▶ _Work item_: Find all the lines in the entries below that hold the word "stage" and copy them.

Records from a data collection
▼

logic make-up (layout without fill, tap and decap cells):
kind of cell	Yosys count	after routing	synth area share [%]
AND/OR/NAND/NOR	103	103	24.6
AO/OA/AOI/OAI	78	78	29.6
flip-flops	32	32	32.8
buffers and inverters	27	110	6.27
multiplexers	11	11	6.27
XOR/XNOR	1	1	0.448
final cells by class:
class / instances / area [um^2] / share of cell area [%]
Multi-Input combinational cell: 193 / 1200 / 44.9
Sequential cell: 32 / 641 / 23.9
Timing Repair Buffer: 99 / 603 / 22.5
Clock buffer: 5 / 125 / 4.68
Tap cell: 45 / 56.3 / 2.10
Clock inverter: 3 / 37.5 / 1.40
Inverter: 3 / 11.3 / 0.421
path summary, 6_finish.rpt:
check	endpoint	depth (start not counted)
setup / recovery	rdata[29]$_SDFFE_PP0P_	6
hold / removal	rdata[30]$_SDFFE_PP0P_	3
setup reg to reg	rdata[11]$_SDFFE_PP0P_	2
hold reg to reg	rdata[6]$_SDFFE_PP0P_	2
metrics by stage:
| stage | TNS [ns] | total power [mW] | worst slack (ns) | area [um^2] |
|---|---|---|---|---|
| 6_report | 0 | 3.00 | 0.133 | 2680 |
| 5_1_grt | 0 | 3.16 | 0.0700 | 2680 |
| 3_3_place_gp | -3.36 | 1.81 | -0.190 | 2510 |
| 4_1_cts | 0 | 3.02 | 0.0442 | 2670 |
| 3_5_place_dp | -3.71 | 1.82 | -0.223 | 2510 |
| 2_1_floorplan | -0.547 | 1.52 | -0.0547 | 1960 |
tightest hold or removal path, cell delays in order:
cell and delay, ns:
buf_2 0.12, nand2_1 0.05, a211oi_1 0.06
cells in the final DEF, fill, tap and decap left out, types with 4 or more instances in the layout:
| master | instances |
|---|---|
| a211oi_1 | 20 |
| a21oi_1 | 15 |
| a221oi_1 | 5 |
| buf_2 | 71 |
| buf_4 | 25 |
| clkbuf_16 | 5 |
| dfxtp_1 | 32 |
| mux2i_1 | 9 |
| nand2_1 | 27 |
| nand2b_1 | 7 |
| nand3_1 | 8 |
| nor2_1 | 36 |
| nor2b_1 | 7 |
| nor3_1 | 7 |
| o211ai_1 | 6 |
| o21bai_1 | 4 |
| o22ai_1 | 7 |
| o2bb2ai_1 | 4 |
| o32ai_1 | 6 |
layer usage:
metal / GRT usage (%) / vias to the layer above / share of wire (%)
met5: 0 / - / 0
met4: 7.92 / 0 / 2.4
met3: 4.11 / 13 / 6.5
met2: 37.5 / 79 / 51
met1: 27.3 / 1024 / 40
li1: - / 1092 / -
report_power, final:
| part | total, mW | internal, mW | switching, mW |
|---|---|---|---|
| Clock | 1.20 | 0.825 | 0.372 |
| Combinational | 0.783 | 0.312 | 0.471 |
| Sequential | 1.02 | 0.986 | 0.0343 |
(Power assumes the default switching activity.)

▲

▶ _Output for this exercise_:
metrics by stage:
| stage | TNS [ns] | total power [mW] | worst slack (ns) | area [um^2] |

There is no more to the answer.